PROBLEM DETAILS — Look below for lines that hold the string "network" and copy each one.

>>>>>

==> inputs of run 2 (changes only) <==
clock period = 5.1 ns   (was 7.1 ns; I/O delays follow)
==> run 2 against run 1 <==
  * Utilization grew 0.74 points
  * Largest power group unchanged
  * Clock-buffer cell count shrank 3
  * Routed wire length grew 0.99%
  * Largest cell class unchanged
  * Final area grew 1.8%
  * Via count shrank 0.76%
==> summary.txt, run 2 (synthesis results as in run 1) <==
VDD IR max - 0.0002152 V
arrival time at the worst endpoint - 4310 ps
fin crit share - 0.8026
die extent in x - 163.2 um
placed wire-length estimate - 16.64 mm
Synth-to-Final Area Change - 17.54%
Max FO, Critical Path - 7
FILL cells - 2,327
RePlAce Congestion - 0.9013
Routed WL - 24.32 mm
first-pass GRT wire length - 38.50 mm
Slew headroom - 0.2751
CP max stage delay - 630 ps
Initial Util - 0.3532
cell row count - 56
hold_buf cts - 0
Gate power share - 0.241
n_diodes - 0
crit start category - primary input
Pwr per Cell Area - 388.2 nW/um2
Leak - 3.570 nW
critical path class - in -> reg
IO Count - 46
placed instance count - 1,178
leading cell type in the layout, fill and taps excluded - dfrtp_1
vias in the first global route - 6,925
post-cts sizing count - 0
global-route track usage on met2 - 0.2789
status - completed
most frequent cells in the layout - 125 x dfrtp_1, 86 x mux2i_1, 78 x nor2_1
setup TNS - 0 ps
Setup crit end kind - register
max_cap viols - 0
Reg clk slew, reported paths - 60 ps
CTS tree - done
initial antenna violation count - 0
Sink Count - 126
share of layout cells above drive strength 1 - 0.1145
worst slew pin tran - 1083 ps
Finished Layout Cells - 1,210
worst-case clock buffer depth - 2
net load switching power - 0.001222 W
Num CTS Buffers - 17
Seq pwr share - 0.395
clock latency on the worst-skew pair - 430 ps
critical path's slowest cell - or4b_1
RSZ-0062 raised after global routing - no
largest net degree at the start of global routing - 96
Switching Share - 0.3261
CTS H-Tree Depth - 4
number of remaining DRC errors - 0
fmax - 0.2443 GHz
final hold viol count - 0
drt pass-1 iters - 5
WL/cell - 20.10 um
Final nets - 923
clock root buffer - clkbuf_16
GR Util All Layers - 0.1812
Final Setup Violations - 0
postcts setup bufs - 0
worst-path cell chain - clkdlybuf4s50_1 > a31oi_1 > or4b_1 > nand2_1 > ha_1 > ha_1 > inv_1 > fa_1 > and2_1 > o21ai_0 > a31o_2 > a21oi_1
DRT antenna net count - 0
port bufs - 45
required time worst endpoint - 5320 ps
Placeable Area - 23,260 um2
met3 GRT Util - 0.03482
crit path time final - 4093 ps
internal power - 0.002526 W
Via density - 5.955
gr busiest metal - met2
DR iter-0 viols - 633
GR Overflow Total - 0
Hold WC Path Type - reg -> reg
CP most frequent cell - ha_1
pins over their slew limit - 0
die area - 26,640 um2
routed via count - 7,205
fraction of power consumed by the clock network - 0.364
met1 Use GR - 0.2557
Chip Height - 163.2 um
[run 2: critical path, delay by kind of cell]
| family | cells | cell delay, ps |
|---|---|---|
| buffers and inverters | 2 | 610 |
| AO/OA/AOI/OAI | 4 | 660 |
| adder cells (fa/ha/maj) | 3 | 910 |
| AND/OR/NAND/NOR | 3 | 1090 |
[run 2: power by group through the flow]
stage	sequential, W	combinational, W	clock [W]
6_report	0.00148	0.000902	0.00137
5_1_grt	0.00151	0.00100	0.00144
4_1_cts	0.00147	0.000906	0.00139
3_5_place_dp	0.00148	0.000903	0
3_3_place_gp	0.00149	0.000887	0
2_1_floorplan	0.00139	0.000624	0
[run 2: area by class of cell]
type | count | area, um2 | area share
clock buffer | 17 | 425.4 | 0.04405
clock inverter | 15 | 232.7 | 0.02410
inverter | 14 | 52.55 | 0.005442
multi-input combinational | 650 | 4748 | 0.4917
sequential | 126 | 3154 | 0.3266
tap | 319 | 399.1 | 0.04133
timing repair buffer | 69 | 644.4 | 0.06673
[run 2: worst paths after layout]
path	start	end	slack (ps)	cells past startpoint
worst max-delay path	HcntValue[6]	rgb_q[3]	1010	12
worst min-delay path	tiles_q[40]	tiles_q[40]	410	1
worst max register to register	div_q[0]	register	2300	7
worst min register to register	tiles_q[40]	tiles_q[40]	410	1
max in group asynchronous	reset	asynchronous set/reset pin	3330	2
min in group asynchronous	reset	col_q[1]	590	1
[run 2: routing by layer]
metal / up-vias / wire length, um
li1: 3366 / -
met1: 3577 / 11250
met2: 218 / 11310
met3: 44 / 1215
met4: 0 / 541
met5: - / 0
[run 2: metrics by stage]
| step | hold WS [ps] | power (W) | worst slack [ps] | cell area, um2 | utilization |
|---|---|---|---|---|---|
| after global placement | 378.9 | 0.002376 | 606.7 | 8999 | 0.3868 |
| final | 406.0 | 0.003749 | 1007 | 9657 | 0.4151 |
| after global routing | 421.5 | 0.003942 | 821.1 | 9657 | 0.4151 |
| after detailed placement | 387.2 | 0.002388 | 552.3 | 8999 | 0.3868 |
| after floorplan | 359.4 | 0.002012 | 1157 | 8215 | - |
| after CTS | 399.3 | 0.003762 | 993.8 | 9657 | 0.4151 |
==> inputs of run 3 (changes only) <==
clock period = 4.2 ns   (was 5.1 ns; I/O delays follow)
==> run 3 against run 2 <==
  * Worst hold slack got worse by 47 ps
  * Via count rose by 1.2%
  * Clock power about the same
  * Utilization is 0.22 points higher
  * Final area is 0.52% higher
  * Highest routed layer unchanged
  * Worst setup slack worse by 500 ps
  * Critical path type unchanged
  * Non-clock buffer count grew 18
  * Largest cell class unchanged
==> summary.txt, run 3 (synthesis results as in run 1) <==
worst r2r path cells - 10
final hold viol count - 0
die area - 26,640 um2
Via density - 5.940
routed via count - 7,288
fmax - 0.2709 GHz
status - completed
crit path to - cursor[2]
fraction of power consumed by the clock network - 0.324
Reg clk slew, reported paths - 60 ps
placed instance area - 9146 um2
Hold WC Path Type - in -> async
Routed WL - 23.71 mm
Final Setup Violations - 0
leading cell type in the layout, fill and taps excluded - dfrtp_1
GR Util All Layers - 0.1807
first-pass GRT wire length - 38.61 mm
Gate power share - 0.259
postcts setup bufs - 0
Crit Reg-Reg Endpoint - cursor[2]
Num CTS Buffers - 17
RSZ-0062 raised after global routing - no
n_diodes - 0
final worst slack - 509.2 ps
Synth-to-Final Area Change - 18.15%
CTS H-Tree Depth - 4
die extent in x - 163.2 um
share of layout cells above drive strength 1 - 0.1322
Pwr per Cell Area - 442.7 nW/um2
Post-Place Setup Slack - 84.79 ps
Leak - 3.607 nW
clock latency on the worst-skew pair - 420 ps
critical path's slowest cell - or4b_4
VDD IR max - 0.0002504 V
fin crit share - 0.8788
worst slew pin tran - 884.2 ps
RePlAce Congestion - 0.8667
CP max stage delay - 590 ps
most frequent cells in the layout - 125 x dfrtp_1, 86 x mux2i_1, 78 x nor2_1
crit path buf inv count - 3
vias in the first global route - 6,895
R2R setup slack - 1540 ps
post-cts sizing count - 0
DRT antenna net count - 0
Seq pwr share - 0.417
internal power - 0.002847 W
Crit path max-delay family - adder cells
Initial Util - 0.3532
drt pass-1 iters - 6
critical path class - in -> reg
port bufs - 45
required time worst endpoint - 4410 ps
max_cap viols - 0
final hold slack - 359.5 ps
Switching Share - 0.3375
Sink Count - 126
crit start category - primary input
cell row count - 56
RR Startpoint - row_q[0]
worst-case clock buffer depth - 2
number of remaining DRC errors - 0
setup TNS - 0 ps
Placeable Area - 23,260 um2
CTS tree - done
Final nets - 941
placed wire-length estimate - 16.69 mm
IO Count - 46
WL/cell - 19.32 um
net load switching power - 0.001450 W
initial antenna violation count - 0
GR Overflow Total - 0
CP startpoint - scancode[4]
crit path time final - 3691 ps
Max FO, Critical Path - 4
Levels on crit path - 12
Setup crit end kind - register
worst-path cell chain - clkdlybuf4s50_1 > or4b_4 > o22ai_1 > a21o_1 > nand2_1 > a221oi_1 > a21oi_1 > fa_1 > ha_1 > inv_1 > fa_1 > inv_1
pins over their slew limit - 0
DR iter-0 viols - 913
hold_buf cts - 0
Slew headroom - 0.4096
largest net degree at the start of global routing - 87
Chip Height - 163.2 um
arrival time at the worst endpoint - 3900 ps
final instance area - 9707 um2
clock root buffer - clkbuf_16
**src/rtl/pdm_decimator.sv**
```systemverilog
// Boxcar (first-order CIC) decimator: counts ones in a PDM bitstream over a
// 2^DECIM_LOG2-cycle window and emits signed samples over a valid/ready handshake.
module pdm_decimator #(
    parameter int DATA_BITS   = 12,
    parameter int DECIM_LOG2  = 12,
    parameter int SYNC_STAGES = 2
) (
    input  logic                        clk,
    input  logic                        rst,
    input  logic                        en,
    input  logic                        pdm_in,
    output logic signed [DATA_BITS-1:0] dout,
    output logic                        dout_valid,
    input  logic                        dout_ready,
    output logic                        overrun
);

    logic [SYNC_STAGES-1:0] sync_q;
    logic                   s_bit;
    logic [DECIM_LOG2-1:0]  wcnt;
    logic [DECIM_LOG2:0]    ocnt;
    logic [DECIM_LOG2:0]    total;
    logic [DECIM_LOG2-1:0]  sat;
    logic [DATA_BITS-1:0]   offset_bin;
    logic [DATA_BITS-1:0]   sample;
    logic                   last;
    logic                   done;

    always_ff @(posedge clk or negedge rst) begin
        if (!rst) begin
            sync_q <= '0;
        end else begin
            sync_q <= {sync_q[SYNC_STAGES-2:0], pdm_in};
        end
    end

    assign s_bit = sync_q[SYNC_STAGES-1];
    assign last  = &wcnt;
    assign done  = en & last;

    // An all-ones window counts 2^DECIM_LOG2, one past the largest code.
    assign total      = ocnt + {{DECIM_LOG2{1'b0}}, s_bit};
    assign sat        = total[DECIM_LOG2] ? '1 : total[DECIM_LOG2-1:0];
    assign offset_bin = DATA_BITS'(sat) << (DATA_BITS - DECIM_LOG2);
    assign sample     = {~offset_bin[DATA_BITS-1], offset_bin[DATA_BITS-2:0]};

    always_ff @(posedge clk or negedge rst) begin
        if (!rst) begin
            wcnt <= '0;
            ocnt <= '0;
        end else if (!en) begin
            wcnt <= '0;
            ocnt <= '0;
        end else begin
            wcnt <= wcnt + 1'b1;
            ocnt <= last ? '0 : total;
        end
    end

    always_ff @(posedge clk or negedge rst) begin
        if (!rst) begin
            dout       <= '0;
            dout_valid <= 1'b0;
            overrun    <= 1'b0;
        end else begin
            overrun <= done & dout_valid & ~dout_ready;
            if (done) begin
                dout       <= sample;
                dout_valid <= 1'b1;
            end else if (dout_ready) begin
                dout_valid <= 1'b0;
            end
        end
    end

endmodule

```
`src/rtl/wb_arbiter.sv`:
```
// Round-robin Wishbone classic arbiter: instruction and data masters share one slave.
// The grant is locked for the winner's whole cyc, and a watchdog aborts stalled strobes with err.
//
// state | meaning
// IDLE  | no master granted; slave bus held at zero
// GNT_I | instruction master owns the slave
// GNT_D | data master owns the slave
// ERR   | one-cycle err pulse to the master that timed out
module wb_arbiter #(
  parameter int XLEN    = 32,
  parameter int TIMEOUT = 255
) (
  input  logic              clk,
  input  logic              rst,

  input  logic              i_cyc,
  input  logic              i_stb,
  input  logic              i_we,
  input  logic [XLEN-1:0]   i_adr,
  input  logic [XLEN-1:0]   i_dat_w,
  input  logic [XLEN/8-1:0] i_sel,
  output logic [XLEN-1:0]   i_dat_r,
  output logic              i_ack,
  output logic              i_err,

  input  logic              d_cyc,
  input  logic              d_stb,
  input  logic              d_we,
  input  logic [XLEN-1:0]   d_adr,
  input  logic [XLEN-1:0]   d_dat_w,
  input  logic [XLEN/8-1:0] d_sel,
  output logic [XLEN-1:0]   d_dat_r,
  output logic              d_ack,
  output logic              d_err,

  output logic              s_cyc,
  output logic              s_stb,
  output logic              s_we,
  output logic [XLEN-1:0]   s_adr,
  output logic [XLEN-1:0]   s_dat_w,
  output logic [XLEN/8-1:0] s_sel,
  input  logic [XLEN-1:0]   s_dat_r,
  input  logic              s_ack
);

  typedef enum logic [1:0] {IDLE, GNT_I, GNT_D, ERR} state_t;

  localparam logic [15:0] WD_LAST = 16'(TIMEOUT - 1);

  state_t      state;
  logic        last_d;
  logic [15:0] wd_cnt;

  logic arb_now;
  logic pick_i;
  logic pick_d;
  logic wd_expire;

  always_comb begin
    arb_now   = (state == IDLE) ||
                ((state == GNT_I) && !i_cyc) ||
                ((state == GNT_D) && !d_cyc);
    // On a tie the master that was not granted last wins.
    pick_d    = d_cyc && (!i_cyc || !last_d);
    pick_i    = i_cyc && (!d_cyc || last_d);
    wd_expire = (wd_cnt == WD_LAST) && !s_ack;
  end

  always_ff @(posedge clk) begin
    if (rst) begin
      state  <= IDLE;
      last_d <= 1'b0;
      wd_cnt <= '0;
    end else if (arb_now) begin
      wd_cnt <= '0;
      if (pick_d) begin
        state  <= GNT_D;
        last_d <= 1'b1;
      end else if (pick_i) begin
        state  <= GNT_I;
        last_d <= 1'b0;
      end else begin
        state  <= IDLE;
      end
    end else begin
      case (state)
        GNT_I, GNT_D: begin
          if (wd_expire) begin
            state  <= ERR;
            wd_cnt <= '0;
          end else if (s_ack) begin
            wd_cnt <= '0;
          end else if (s_stb) begin
            wd_cnt <= wd_cnt + 16'd1;
          end
        end
        default: begin
          state  <= IDLE;
          wd_cnt <= '0;
        end
      endcase
    end
  end

  always_comb begin
    s_cyc   = 1'b0;
    s_stb   = 1'b0;
    s_we    = 1'b0;
    s_adr   = '0;
    s_dat_w = '0;
    s_sel   = '0;
    case (state)
      GNT_I: begin
        s_cyc   = i_cyc;
        s_stb   = i_stb;
        s_we    = i_we;
        s_adr   = i_adr;
        s_dat_w = i_dat_w;
        s_sel   = i_sel;
      end
      GNT_D: begin
        s_cyc   = d_cyc;
        s_stb   = d_stb;
        s_we    = d_we;
        s_adr   = d_adr;
        s_dat_w = d_dat_w;
        s_sel   = d_sel;
      end
      default: ;
    endcase
  end

  // last_d still names the owner while in ERR, so it selects who gets the err pulse.
  always_comb begin
    i_ack   = s_ack && (state == GNT_I);
    d_ack   = s_ack && (state == GNT_D);
    i_err   = (state == ERR) && !last_d;
    d_err   = (state == ERR) && last_d;
    i_dat_r = s_dat_r;
    d_dat_r = s_dat_r;
  end

endmodule

```
`config.mk`:
```
export PLATFORM = sky130hd
export DESIGN_NAME = wb_arbiter
export DESIGN_NICKNAME = d
export VERILOG_FILES = /design/src/rtl/wb_arbiter.sv
export SDC_FILE = /design/constraint.sdc
export NUM_CORES = 1
export LEC_CHECK = 0
export CORE_AREA = 2 2 124 126
export DETAILED_ROUTE_END_ITERATION = 8
export DIE_AREA = 0 0 126 128
export PLACE_DENSITY = 0.61
export SYNTH_ARGS = -nofsm -noshare
export SYNTH_HDL_FRONTEND = slang
export SYNTH_SLANG_ARGS = --single-unit
```
`constraint.sdc`:
```
create_clock -name clk -period 2.07 [get_ports clk]
set_input_delay 0.207 -clock clk [delete_from_list [all_inputs] [get_ports clk]]
set_output_delay 0.207 -clock clk [all_outputs]
set_load 0.03 [all_outputs]
```
==> metrics.cfg <==
[status]
status = finished, final reports clean

[synth]
netlist_area_sq_um = 2690
synth_seq_area_share_pct = 14.14
synth_fp_nets = 531
synth_top_family_by_area = simple AND/OR/NAND/NOR gates
synth_xor_area_share_pct = 3.581
ys_types = 41
synth.area.mux_share_pct = 0
synth_fa_ha_area_share_pct = 2.791
ys_seq_elements = 19
synth-compound-area-share_pct = 24.79
synth_warnings = 0
postSynthCellCount = 348
synth-simple-area-share_pct = 31.40
synth.avg_cell_area_sq_um = 7.730

[final_layout]
drive_gt1_share_pct = 27.13
seqCellArea_sq_um = 382.9
multi_input_area_sq_um = 1775
fin_nets = 689
final_util_pct = 34.71
fillCellCount = 1518
syn_to_final_growth_pct = 91.77
final_cells = 693
antenna_cells = 0

[power_and_ir_drop]
clockPowerShare_pct = 22.2
power.leakage_nw = 1.737
vdd_drop_max_mv = 0.2569
power_w = 0.001788
switching_share_pct = 32.51
seqPwrFrac_pct = 21.1
p_int_w = 0.001207
combPwrFrac_pct = 56.7
power_density_nw_per_um2 = 346.7
p_sw_w = 0.0005814

[drt]
ant_nets = 0
viasPerCell = 4.459
dr.pass1.iters = 4
post_drt_wl_per_cell_um = 18.87
vias = 3090
drt-initial-drc-count = 114
drc_errors = 0
wl_um = 13080

[die]
initial_core_util_pct = 18.10
coreArea_sq_um = 14860
io_pins = 316
die_w_um = 126
rows = 45
die_y_um = 128
die_area_sq_um = 16130

[global_route]
antenna_found_initial = 0
grt_pass1_wl_um = 18370
grt.total_usage_pct = 14.54
grt_max_degree = 46
overflow = 0
grt_pass1_vias = 3148

[critical_path]
cp_cell_sequence = inv_1, ha_2, nor2b_1, nor4b_4, or4b_4, buf_12, nor2_4
arrival_ps = 2190
required_ps = 2260
worst_path_largest_cell_delay_ps = 590
start_kind = flip-flop
path_class = flip-flop to flip-flop
crit_path_end_kind = flip-flop
worst_path_max_delay_cell = or4b_4
crit_fanout = 5
rr_worst_depth = 7

[clock_tree]
cts_sinks = 19
clock_path_buffers = 2
cts_tree = done
clockRootBuffer = clkbuf_16
cts_max_level = 1
numCtsBuffers = 3
clkSlewWorstSetupHoldPaths_ps = 60
worstSkewPairLatency_ps = 250

[hold_path]
hp-class = input pin to primary output
hold_depth = 0

[timing]
fin_tns_setup_ps = 0
fin_worst_skew_ps = 6.265
hold_ws_ps = 414.1
finalSetupViolations = 0
finalMaxSlewViolations = 0
max_slew.worst_pin.slew_ps = 330.2
min_period_over_period_pct = 96.49
slew_headroom_pct = 77.92
final.min_clock_period_ps = 1997
fmaxAchievable_ghz = 0.5007
hold_viol = 0

[placement]
dp.cells = 684
place.gp.congestion = 0.8385
portBuffers = 219
dp_hpwl_um = 10630

[job]
maxCapViolCount = 0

<<<<<

EXERCISE RESULT —
fraction of power consumed by the clock network - 0.364
fraction of power consumed by the clock network - 0.324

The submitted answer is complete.